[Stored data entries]
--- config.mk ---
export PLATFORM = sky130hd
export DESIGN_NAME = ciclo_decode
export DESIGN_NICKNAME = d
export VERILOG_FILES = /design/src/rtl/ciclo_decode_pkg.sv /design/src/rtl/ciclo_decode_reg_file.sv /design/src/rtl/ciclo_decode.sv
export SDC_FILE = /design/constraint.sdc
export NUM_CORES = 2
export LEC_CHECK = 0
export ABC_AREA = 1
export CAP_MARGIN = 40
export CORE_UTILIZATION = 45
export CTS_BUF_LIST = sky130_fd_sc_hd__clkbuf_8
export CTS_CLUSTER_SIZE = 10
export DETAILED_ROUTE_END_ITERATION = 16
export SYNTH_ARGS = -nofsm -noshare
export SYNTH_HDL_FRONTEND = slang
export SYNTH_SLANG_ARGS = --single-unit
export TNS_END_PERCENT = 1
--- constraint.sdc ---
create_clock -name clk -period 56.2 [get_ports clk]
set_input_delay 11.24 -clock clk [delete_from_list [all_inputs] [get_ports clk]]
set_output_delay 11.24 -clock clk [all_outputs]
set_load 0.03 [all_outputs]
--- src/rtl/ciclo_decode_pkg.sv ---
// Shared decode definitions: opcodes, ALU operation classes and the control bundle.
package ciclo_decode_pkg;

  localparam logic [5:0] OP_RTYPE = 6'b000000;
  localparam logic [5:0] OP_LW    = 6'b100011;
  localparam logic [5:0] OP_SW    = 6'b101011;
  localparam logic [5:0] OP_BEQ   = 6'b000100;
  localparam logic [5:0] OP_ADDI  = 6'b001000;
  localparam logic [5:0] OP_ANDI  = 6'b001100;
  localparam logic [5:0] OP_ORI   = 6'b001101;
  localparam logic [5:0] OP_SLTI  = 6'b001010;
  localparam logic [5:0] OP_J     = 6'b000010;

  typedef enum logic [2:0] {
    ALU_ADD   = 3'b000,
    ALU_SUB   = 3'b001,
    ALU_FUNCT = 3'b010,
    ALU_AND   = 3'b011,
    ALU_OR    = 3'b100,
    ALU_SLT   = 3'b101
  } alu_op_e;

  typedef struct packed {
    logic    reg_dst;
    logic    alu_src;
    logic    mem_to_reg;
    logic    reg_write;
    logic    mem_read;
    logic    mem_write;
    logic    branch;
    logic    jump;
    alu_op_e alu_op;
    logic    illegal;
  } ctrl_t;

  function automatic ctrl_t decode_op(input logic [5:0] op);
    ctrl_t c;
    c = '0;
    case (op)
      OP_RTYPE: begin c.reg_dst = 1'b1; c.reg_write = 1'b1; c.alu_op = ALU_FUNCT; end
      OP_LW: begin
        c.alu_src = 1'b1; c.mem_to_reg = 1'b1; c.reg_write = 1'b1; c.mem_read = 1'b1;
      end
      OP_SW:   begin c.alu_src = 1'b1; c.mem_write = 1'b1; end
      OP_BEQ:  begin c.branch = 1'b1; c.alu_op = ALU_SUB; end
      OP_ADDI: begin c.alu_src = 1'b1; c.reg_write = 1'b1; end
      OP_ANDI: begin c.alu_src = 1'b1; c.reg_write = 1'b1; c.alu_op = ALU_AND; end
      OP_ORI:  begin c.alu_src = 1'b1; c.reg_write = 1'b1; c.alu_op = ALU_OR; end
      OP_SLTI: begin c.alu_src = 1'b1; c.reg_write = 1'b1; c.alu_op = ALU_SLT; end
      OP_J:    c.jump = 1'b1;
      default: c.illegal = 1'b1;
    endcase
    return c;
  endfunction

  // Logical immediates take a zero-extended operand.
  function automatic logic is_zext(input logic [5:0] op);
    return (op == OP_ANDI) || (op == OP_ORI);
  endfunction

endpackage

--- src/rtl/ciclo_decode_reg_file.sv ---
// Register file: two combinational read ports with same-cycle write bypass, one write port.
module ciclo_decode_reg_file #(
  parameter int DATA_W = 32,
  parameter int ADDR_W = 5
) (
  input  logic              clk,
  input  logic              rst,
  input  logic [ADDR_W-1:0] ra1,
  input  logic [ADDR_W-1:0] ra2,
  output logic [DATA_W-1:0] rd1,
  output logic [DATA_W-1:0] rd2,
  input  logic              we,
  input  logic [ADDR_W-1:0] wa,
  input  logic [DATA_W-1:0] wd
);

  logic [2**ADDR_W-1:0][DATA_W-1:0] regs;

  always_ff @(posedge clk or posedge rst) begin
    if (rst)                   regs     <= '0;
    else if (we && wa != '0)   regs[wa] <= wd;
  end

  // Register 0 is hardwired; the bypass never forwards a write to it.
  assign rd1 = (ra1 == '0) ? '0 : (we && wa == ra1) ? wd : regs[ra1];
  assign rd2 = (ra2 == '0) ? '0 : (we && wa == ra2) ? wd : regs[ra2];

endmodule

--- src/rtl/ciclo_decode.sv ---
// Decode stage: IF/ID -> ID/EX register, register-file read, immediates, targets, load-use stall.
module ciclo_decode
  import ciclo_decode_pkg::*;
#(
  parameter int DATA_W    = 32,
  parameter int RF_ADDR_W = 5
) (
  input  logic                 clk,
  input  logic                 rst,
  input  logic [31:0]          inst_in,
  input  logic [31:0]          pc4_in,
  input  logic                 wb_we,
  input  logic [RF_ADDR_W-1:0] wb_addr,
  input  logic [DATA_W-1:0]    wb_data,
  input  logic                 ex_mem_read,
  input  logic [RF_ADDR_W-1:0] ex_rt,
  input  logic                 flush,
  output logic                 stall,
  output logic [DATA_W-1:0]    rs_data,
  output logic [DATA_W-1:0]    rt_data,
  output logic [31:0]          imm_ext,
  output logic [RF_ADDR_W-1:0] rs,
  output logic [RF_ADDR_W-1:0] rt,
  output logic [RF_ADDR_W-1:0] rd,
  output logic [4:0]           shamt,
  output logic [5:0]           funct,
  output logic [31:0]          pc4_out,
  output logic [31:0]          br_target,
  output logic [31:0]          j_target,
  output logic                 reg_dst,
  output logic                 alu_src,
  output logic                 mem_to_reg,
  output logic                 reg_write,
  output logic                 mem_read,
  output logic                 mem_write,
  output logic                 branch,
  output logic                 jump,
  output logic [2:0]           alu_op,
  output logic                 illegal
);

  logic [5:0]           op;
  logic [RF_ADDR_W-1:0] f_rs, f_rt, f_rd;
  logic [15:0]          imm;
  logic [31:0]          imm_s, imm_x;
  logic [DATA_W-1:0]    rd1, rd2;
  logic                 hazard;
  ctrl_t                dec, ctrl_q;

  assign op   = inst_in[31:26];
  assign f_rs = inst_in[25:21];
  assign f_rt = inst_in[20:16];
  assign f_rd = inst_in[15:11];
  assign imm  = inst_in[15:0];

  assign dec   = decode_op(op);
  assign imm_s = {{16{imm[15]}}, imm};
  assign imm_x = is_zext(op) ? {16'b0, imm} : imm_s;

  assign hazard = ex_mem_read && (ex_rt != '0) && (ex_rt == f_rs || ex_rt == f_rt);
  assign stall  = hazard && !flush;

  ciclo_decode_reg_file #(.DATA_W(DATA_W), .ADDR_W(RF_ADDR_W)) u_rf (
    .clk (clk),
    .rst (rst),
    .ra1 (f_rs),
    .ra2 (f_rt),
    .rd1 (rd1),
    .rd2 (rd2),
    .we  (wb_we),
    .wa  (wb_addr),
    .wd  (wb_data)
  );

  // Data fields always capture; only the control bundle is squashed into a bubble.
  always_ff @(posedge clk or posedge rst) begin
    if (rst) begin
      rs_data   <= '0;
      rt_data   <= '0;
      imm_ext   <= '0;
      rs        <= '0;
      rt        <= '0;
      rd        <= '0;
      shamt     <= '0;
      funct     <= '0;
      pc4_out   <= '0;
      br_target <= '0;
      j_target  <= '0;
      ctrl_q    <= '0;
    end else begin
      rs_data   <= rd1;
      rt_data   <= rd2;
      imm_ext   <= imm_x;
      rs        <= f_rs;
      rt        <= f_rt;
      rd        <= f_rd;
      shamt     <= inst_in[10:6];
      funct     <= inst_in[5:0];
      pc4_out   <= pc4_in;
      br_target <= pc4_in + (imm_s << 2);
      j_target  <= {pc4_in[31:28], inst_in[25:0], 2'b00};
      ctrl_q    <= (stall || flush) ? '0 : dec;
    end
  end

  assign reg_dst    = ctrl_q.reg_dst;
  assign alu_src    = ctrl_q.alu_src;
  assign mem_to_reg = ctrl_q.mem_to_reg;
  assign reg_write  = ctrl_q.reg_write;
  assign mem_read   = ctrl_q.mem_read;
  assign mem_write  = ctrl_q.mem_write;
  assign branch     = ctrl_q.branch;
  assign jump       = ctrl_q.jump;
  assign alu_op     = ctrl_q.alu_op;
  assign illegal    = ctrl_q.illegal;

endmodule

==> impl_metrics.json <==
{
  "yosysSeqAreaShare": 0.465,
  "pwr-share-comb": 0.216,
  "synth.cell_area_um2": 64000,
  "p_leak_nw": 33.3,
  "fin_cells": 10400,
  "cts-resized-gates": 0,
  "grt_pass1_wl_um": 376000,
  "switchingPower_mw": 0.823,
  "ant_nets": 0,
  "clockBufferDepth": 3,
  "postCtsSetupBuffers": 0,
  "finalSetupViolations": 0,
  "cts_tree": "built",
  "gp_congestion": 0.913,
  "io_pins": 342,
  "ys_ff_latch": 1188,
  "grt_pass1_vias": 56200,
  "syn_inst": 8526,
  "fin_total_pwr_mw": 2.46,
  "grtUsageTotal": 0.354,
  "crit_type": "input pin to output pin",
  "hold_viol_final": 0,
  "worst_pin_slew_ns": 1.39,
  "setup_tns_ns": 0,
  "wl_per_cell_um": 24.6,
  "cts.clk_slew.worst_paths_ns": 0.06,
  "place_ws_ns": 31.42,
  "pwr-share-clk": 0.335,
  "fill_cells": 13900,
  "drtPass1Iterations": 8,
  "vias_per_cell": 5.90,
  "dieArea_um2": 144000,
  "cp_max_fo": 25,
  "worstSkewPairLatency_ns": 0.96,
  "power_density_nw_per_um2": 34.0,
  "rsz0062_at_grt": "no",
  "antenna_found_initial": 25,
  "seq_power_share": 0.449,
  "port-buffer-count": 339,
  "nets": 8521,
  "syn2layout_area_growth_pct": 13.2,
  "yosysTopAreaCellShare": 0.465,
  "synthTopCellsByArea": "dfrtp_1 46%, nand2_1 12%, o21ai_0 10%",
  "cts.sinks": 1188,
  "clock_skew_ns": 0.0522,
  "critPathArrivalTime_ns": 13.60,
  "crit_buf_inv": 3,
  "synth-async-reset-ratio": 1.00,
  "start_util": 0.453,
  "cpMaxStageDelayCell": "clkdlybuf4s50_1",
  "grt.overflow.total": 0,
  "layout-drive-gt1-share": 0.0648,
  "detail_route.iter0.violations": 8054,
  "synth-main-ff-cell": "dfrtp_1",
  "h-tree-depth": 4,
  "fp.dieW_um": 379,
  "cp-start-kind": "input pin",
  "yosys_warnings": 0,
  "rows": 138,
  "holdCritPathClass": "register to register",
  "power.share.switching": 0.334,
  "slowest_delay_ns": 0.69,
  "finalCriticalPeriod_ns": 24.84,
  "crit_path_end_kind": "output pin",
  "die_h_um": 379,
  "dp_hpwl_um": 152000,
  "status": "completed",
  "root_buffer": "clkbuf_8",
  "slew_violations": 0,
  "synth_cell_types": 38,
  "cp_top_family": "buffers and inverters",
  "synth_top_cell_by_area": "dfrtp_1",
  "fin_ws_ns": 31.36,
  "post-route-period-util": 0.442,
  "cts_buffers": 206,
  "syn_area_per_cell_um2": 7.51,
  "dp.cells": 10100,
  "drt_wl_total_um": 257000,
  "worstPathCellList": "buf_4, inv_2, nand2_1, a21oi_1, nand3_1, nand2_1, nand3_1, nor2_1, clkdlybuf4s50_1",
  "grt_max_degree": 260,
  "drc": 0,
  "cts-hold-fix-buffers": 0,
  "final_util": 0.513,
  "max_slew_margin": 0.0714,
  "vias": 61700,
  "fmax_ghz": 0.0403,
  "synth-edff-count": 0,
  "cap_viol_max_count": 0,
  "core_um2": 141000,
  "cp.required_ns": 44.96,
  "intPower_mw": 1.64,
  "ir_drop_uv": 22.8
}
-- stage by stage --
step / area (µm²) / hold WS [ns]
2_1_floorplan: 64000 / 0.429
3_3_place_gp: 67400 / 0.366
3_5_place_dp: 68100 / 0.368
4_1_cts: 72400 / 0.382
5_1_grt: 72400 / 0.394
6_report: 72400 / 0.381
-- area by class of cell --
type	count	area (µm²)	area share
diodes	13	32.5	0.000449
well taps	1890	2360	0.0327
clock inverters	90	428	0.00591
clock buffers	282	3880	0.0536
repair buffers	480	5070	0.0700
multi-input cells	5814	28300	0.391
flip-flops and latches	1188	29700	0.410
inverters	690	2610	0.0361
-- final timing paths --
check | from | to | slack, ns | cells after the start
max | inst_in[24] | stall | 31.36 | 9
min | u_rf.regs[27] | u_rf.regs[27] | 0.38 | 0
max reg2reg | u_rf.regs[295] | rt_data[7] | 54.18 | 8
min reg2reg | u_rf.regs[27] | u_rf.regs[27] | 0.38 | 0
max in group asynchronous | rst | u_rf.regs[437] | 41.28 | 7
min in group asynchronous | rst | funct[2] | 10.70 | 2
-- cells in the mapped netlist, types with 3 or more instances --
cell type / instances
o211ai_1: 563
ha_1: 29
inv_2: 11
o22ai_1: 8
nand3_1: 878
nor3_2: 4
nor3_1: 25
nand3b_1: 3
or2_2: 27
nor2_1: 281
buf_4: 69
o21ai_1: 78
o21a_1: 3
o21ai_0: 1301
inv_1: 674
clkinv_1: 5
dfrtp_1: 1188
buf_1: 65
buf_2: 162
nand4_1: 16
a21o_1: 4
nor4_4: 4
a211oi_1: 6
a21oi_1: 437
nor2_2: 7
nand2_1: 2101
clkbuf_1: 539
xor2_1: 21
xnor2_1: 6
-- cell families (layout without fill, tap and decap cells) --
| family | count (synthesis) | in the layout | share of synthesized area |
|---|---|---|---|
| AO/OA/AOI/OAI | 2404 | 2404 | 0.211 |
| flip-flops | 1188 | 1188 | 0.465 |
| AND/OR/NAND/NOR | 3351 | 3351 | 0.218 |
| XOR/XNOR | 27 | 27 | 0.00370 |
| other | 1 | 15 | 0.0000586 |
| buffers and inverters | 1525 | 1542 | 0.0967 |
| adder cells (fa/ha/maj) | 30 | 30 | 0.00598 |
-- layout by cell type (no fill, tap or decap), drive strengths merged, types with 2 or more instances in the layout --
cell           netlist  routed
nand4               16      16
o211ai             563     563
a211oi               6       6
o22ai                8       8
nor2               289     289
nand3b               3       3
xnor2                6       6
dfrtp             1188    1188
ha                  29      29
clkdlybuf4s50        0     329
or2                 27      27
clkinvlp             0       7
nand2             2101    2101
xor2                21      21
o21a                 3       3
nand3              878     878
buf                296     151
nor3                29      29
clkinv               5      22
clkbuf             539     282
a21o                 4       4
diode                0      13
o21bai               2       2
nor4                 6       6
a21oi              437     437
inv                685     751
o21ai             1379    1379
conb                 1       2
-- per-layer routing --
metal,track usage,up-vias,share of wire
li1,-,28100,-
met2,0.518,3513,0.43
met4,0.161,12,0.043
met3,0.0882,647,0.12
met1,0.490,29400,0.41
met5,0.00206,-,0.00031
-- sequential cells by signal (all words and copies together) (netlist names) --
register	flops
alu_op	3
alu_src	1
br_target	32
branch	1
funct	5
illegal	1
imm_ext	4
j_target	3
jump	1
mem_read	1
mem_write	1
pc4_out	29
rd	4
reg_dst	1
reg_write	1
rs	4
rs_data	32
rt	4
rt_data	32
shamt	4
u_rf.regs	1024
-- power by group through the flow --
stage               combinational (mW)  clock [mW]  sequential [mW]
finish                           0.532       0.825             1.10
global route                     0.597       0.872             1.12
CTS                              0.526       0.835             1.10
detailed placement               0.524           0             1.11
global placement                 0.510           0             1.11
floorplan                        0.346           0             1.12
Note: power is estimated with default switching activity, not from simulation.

## Activity:
Restate word for word only the lines running from the beginning of the data to the line holding "set_input_delay 11.24 -clock", both included.

## Answer section:
--- config.mk ---
export PLATFORM = sky130hd
export DESIGN_NAME = ciclo_decode
export DESIGN_NICKNAME = d
export VERILOG_FILES = /design/src/rtl/ciclo_decode_pkg.sv /design/src/rtl/ciclo_decode_reg_file.sv /design/src/rtl/ciclo_decode.sv
export SDC_FILE = /design/constraint.sdc
export NUM_CORES = 2
export LEC_CHECK = 0
export ABC_AREA = 1
export CAP_MARGIN = 40
export CORE_UTILIZATION = 45
export CTS_BUF_LIST = sky130_fd_sc_hd__clkbuf_8
export CTS_CLUSTER_SIZE = 10
export DETAILED_ROUTE_END_ITERATION = 16
export SYNTH_ARGS = -nofsm -noshare
export SYNTH_HDL_FRONTEND = slang
export SYNTH_SLANG_ARGS = --single-unit
export TNS_END_PERCENT = 1
--- constraint.sdc ---
create_clock -name clk -period 56.2 [get_ports clk]
set_input_delay 11.24 -clock clk [delete_from_list [all_inputs] [get_ports clk]]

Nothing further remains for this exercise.